Unnamed: 0,Label,SMS,predicted
0,ham,Later i guess. I needa do mcat study too.,ham
1,ham,But i haf enuff space got like 4 mb...,ham
2,spam,Had your mobile 10 mths? Update to latest Oran...,spam
3,ham,All sounds good. Fingers . Makes it difficult ...,ham
4,ham,"All done, all handed in.
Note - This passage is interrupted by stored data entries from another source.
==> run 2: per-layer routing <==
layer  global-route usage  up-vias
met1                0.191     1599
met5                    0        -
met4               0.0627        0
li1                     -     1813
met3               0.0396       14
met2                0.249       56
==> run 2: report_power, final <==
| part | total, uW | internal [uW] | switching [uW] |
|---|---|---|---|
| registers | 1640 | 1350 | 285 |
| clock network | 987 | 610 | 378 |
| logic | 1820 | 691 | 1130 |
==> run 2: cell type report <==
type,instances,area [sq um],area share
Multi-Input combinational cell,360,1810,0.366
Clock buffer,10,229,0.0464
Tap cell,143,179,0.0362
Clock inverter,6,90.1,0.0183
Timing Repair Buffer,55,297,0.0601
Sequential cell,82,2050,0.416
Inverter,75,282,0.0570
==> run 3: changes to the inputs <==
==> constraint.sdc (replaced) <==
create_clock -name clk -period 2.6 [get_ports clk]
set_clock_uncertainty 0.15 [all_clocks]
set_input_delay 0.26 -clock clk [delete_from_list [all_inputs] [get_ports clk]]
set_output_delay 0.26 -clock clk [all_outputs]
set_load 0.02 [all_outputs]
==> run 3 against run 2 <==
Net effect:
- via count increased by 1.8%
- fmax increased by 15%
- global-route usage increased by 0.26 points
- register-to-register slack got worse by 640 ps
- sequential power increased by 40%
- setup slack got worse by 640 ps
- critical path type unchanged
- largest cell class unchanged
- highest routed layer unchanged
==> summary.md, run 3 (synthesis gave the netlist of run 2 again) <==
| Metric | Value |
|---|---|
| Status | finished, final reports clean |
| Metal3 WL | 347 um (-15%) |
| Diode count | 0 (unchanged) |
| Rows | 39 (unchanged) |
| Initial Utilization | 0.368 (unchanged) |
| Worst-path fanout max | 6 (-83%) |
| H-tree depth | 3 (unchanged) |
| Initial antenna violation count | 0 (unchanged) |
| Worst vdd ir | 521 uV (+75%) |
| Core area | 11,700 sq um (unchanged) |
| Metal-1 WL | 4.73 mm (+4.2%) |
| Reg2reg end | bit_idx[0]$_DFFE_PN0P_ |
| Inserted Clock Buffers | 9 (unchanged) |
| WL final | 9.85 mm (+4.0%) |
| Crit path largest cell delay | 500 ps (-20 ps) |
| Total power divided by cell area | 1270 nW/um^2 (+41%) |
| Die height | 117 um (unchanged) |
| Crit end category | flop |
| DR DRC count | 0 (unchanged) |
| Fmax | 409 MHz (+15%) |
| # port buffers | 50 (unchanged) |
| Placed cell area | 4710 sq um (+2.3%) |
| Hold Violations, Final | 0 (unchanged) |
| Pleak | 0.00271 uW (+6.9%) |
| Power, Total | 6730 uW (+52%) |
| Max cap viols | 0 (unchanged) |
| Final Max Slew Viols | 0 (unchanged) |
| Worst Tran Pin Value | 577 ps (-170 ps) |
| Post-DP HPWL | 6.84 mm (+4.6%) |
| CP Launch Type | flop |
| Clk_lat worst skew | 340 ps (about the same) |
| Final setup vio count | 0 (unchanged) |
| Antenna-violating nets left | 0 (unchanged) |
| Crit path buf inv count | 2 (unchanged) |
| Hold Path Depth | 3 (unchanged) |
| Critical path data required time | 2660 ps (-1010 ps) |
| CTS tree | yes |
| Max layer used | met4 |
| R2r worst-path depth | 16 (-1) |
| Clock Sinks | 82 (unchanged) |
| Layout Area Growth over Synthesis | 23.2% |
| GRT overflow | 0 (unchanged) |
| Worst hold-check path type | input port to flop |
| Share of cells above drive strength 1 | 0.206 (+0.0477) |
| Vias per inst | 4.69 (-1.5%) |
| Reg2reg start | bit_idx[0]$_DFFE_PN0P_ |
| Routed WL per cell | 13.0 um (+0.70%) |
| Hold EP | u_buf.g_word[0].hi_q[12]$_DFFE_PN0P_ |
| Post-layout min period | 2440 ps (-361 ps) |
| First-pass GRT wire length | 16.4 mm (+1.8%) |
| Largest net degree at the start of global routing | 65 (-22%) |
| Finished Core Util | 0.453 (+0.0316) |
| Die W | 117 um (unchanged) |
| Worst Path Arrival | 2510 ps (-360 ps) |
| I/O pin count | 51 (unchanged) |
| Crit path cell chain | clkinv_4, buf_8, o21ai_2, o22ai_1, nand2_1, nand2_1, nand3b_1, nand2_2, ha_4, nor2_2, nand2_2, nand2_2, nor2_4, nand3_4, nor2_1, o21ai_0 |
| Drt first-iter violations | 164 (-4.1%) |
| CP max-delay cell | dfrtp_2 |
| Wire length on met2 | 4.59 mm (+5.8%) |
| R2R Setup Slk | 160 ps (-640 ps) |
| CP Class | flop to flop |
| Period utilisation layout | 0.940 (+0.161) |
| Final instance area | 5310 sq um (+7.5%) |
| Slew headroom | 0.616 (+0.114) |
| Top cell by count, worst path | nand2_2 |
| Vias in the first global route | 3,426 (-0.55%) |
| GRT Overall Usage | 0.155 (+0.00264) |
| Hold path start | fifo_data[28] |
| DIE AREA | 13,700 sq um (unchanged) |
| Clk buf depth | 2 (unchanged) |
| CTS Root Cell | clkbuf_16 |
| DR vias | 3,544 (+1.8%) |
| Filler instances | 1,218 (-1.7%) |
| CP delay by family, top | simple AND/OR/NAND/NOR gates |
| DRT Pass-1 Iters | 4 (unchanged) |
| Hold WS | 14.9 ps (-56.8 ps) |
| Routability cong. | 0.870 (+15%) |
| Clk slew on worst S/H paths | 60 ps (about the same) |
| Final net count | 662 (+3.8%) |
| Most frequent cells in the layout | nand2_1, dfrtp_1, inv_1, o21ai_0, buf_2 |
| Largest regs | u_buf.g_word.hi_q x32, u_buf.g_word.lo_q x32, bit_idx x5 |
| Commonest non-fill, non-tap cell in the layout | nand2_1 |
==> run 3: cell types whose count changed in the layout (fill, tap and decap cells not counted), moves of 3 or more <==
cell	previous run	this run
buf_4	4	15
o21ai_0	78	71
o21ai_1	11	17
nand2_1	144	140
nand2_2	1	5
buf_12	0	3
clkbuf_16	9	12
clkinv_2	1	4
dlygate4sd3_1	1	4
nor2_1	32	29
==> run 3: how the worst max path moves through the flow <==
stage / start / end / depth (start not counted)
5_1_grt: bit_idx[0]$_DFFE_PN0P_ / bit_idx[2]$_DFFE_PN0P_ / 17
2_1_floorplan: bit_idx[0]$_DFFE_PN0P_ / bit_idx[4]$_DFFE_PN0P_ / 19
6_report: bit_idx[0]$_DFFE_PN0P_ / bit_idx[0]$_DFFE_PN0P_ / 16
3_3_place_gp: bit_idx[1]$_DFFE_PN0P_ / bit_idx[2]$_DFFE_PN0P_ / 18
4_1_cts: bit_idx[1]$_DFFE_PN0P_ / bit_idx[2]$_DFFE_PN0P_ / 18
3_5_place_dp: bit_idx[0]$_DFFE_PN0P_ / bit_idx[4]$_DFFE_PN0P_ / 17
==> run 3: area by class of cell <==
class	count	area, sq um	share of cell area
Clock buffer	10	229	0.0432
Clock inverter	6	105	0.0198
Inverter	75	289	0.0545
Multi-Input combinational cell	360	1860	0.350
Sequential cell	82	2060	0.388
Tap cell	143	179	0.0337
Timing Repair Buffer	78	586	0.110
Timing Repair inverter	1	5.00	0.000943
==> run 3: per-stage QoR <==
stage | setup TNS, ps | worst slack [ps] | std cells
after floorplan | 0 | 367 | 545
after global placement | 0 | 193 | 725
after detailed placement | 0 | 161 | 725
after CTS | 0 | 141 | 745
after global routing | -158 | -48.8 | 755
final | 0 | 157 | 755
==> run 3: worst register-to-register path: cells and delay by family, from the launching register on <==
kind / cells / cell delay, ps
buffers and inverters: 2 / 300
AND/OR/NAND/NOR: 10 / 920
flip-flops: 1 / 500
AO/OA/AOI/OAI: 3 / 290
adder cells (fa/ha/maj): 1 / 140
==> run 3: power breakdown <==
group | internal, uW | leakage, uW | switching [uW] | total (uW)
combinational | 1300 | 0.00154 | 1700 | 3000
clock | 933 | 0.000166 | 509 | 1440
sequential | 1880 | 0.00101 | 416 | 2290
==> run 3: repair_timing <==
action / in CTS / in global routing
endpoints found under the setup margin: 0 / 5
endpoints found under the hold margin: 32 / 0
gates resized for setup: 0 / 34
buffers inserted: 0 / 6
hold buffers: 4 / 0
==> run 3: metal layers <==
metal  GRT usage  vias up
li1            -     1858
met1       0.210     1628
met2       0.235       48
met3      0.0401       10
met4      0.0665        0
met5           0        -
Don't know if mega sh...",ham


## Accuracy of the algorithm 

In [39]:
correct = 0 
total = test.shape[0]

for row in test.iterrows():
    row = row[1]
    if row['Label'] == row['predicted']:
        correct += 1
        
print('Correct:', correct)
print('Total:', total)
print('Accuracy:', correct/total)

Correct: 1100
Total: 1114
Accuracy: 0.9874326750448833


The accuracy is close to 98.74%, which is really good. Our spam filter looked at 1,114 messages that it hasn't seen in training, and classified 1,100 correctly.

## Conclusion 

In this project, we managed to build a spam filter for SMS messages using the multinomial Naive Bayes algorithm. The filter had an accuracy of 98.74% on the test set we used, which is a pretty good result. Our initial goal was an accuracy of over 80%, and we managed to do way better than that.